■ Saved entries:
== Segment start ==

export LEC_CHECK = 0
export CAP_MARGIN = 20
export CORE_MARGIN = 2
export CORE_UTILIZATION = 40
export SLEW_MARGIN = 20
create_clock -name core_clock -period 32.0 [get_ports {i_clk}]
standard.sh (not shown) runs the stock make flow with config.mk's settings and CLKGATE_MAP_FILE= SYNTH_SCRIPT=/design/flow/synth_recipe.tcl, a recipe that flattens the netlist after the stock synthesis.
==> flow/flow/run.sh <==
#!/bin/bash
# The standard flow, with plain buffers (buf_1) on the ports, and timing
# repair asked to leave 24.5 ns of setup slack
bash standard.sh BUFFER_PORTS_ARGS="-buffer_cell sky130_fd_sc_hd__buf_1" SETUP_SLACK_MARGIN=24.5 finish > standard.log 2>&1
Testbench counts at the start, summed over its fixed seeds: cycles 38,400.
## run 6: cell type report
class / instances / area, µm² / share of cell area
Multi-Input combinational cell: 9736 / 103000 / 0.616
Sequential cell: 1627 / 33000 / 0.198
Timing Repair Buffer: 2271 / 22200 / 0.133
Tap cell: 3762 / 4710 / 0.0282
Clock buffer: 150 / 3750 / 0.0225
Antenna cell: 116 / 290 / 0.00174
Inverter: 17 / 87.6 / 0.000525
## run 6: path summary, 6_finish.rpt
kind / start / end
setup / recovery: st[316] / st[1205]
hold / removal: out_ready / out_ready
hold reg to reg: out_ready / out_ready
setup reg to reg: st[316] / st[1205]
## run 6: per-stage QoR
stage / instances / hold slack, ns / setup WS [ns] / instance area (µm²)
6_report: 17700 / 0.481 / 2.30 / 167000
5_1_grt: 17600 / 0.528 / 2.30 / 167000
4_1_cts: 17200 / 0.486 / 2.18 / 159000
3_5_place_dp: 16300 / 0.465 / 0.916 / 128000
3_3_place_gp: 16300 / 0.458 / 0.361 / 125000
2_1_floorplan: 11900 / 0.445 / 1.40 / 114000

== Segment end ==

■ THE PROBLEM:
Look above for the line containing "setup / recovery: st[316] / st[1205]", then please write out that line and each one after it through the end, exactly, with nothing else.

■ RESULT FOR THIS TASK:
setup / recovery: st[316] / st[1205]
hold / removal: out_ready / out_ready
hold reg to reg: out_ready / out_ready
setup reg to reg: st[316] / st[1205]
## run 6: per-stage QoR
stage / instances / hold slack, ns / setup WS [ns] / instance area (µm²)
6_report: 17700 / 0.481 / 2.30 / 167000
5_1_grt: 17600 / 0.528 / 2.30 / 167000
4_1_cts: 17200 / 0.486 / 2.18 / 159000
3_5_place_dp: 16300 / 0.465 / 0.916 / 128000
3_3_place_gp: 16300 / 0.458 / 0.361 / 125000
2_1_floorplan: 11900 / 0.445 / 1.40 / 114000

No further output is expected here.